- DIRECTIONS:
Within the listing below, how many lines include the string "worst"? Reply with only the number.
==========
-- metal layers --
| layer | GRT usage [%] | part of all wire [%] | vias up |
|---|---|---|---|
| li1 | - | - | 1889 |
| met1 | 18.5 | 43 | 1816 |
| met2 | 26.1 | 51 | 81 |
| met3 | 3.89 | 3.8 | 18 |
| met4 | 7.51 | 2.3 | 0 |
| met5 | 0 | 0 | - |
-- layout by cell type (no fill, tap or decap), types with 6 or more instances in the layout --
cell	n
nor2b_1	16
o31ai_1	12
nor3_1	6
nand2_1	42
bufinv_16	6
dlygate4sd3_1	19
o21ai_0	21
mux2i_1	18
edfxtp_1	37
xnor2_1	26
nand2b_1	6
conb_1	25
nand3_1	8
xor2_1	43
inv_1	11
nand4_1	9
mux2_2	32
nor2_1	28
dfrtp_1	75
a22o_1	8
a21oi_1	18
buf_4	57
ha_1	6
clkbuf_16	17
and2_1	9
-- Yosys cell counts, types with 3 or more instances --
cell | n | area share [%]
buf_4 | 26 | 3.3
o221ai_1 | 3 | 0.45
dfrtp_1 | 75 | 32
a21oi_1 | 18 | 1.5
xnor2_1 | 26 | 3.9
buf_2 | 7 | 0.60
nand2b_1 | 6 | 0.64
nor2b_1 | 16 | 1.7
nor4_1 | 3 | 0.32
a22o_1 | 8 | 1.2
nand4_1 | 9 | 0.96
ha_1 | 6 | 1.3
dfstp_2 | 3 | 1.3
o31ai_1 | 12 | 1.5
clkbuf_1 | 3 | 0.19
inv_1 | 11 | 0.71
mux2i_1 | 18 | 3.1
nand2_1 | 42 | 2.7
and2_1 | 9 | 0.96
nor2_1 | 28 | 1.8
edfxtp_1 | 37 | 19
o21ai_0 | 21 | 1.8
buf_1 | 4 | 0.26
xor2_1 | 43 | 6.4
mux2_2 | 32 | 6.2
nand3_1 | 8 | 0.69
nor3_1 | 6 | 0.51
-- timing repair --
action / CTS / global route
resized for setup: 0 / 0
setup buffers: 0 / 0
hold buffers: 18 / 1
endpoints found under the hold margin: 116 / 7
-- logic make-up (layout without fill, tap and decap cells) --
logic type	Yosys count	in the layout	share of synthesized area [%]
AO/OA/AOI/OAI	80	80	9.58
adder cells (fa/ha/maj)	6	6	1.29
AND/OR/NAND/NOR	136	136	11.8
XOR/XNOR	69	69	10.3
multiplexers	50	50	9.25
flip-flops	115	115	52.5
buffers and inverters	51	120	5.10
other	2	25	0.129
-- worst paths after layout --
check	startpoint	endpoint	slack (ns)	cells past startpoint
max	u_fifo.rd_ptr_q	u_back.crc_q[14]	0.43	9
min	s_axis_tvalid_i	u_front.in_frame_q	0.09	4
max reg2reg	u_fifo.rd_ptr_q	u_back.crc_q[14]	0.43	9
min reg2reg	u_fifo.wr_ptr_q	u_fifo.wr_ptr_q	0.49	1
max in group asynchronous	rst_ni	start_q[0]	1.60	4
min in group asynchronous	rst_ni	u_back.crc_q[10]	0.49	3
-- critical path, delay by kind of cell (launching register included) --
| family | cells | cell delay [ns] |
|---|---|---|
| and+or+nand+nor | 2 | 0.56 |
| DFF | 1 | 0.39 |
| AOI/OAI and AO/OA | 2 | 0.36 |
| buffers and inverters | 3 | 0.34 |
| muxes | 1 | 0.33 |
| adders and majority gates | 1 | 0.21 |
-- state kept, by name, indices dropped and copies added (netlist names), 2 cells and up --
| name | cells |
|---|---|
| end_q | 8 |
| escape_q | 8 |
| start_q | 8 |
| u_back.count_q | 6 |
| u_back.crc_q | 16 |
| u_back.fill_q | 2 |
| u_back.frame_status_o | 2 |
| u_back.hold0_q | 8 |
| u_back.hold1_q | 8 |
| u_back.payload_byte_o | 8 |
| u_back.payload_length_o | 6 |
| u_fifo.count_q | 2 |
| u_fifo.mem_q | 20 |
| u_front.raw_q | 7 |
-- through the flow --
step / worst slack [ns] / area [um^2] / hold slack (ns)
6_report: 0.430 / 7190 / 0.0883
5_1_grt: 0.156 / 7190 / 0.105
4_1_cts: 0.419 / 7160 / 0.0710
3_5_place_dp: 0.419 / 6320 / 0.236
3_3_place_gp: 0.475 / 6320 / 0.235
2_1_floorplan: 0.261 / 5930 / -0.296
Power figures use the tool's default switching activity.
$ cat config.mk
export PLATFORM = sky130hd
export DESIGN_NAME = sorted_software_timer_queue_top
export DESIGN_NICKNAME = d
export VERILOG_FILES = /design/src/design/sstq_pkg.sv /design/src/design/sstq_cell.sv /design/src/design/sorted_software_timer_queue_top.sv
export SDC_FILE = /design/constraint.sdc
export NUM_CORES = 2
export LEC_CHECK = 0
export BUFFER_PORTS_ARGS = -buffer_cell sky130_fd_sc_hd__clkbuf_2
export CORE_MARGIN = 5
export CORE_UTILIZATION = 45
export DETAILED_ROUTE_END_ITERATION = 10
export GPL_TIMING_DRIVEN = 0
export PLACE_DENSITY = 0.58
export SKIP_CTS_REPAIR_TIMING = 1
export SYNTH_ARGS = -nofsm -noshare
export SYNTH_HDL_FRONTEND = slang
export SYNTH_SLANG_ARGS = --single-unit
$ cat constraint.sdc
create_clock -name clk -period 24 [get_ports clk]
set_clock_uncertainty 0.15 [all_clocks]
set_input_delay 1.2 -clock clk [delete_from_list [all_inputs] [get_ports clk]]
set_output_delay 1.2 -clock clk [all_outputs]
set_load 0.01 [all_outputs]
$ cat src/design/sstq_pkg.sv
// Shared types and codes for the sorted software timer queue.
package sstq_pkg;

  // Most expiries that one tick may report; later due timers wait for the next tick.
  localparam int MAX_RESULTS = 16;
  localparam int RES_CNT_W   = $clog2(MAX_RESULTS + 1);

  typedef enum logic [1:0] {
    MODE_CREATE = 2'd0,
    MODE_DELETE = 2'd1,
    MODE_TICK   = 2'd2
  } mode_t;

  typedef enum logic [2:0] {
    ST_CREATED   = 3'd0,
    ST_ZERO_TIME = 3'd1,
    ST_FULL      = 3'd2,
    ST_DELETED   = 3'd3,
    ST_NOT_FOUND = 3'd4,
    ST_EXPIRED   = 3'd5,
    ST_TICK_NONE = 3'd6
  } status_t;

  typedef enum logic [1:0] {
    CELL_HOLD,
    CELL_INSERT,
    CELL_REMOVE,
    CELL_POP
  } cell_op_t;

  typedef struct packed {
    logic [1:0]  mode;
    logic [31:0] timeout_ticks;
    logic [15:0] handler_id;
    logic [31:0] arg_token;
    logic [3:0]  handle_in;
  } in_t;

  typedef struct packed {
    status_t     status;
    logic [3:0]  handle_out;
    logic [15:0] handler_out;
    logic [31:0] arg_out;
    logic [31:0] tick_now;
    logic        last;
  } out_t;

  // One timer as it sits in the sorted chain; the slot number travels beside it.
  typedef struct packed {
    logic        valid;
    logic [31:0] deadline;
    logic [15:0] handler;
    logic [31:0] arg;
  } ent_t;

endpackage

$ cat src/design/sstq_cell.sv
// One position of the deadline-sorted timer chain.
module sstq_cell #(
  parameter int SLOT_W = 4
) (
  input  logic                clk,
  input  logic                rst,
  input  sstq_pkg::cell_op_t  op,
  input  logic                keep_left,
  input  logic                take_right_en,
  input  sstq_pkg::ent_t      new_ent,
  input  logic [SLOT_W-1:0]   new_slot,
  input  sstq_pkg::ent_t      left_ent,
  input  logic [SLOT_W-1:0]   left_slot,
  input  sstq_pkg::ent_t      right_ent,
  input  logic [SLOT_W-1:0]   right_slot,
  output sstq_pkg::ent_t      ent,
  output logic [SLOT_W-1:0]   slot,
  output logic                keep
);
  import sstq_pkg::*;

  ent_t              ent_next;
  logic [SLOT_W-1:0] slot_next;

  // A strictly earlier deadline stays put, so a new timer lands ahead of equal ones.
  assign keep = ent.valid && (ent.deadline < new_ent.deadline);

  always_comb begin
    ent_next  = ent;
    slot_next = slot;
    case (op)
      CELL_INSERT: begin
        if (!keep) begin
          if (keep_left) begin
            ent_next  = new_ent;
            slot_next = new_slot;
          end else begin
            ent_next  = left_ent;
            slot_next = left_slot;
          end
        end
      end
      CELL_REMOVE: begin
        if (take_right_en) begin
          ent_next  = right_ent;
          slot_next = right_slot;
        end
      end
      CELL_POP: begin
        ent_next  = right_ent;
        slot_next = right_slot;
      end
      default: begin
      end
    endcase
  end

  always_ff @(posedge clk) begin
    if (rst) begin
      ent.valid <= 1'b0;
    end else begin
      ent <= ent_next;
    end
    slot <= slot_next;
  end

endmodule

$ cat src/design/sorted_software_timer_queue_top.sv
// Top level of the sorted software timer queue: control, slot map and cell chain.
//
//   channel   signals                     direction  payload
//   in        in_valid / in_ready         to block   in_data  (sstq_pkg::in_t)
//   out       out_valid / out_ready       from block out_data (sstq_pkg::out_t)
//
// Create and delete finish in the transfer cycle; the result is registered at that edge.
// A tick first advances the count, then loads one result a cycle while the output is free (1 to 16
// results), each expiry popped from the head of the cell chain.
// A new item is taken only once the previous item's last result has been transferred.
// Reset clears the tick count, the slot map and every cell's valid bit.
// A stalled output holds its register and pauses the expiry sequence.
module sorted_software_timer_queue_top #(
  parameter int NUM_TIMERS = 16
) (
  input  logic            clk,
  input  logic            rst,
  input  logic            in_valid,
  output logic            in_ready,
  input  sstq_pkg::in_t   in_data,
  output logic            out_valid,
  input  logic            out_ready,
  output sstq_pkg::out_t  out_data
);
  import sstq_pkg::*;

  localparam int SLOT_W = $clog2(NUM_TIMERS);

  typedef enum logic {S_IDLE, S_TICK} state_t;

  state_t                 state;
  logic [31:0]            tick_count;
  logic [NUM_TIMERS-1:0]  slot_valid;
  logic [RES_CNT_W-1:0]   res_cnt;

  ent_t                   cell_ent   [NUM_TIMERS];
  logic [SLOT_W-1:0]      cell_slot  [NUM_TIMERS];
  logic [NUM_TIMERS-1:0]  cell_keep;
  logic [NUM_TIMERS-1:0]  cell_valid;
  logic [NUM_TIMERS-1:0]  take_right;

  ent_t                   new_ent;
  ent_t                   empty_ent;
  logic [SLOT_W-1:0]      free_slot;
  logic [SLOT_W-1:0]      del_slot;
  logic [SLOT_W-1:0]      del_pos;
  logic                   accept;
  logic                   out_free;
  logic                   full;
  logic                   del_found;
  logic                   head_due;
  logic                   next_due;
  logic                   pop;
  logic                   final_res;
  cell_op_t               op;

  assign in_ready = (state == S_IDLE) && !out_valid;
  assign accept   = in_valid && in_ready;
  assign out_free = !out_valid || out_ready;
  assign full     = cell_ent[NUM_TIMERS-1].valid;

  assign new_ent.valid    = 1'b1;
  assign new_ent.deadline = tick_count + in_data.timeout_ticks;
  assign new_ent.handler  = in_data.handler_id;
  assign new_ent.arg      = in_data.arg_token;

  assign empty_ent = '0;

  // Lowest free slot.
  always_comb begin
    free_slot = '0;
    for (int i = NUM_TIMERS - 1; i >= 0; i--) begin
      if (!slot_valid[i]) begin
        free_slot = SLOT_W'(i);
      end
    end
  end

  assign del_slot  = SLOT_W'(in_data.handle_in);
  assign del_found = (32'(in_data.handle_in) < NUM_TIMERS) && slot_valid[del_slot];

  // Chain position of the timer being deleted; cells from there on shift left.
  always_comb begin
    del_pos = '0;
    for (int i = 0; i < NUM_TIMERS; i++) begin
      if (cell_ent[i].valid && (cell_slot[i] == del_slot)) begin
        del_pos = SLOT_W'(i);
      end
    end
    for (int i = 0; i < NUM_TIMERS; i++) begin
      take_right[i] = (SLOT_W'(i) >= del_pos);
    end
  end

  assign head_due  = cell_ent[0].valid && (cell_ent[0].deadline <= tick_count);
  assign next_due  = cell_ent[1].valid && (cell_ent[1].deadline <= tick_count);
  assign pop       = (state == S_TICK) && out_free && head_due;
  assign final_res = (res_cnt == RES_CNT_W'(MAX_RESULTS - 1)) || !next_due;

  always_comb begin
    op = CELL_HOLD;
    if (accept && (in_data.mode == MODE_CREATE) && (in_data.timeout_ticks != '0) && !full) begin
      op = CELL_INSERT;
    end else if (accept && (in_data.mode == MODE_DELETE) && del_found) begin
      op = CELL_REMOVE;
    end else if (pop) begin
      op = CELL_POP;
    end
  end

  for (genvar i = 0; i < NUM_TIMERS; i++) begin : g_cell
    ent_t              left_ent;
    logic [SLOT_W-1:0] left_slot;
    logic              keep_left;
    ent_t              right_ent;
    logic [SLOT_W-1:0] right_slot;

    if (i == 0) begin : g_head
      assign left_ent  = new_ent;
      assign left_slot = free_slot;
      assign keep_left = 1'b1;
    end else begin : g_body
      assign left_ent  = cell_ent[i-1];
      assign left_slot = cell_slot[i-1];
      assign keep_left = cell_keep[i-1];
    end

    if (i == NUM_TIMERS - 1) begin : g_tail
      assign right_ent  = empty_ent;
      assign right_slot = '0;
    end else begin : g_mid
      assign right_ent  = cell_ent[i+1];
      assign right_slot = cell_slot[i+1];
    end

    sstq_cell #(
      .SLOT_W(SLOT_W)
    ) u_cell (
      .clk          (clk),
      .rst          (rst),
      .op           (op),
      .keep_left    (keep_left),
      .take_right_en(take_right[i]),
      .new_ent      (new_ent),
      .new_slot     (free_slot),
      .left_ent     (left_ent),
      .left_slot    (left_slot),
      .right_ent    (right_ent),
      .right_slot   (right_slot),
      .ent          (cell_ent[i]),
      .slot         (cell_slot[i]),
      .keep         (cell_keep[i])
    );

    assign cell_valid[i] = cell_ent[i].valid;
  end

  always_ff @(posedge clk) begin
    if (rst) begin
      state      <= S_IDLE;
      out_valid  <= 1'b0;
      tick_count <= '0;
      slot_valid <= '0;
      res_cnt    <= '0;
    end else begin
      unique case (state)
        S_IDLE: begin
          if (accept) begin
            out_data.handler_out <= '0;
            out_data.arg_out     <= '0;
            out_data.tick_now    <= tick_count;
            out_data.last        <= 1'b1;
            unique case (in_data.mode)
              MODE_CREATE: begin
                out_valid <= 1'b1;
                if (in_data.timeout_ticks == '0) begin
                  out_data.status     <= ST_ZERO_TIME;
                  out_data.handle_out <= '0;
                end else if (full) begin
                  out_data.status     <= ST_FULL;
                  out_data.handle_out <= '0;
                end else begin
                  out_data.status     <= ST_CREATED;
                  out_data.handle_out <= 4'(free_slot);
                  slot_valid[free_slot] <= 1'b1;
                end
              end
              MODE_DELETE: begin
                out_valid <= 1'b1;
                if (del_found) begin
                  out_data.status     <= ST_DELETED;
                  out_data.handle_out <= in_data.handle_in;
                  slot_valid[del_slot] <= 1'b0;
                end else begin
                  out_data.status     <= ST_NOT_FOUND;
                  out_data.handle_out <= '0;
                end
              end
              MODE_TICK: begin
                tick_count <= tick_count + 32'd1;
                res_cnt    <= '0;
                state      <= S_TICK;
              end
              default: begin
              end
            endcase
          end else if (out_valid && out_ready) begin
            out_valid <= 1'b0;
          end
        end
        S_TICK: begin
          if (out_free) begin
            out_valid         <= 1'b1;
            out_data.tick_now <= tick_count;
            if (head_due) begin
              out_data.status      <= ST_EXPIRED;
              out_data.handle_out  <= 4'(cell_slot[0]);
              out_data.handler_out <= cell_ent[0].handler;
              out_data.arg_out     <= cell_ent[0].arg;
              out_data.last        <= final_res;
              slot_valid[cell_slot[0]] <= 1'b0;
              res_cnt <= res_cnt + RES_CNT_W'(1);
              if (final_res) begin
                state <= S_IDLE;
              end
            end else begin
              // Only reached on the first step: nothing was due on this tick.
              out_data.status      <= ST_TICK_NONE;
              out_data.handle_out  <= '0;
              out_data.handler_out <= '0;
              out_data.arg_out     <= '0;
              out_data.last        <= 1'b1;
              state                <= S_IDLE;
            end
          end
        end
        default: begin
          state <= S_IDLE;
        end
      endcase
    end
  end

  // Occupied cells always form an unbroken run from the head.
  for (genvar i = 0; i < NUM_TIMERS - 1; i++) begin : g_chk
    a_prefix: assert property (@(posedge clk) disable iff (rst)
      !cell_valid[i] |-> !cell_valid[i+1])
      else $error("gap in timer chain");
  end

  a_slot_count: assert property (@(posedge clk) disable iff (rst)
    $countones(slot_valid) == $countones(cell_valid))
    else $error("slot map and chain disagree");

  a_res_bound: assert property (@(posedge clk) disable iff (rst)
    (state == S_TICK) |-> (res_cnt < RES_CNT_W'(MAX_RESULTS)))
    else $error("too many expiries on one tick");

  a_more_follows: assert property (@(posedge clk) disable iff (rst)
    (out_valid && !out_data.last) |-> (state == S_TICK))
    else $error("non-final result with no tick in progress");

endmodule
==========
- RESPONSE AREA:
2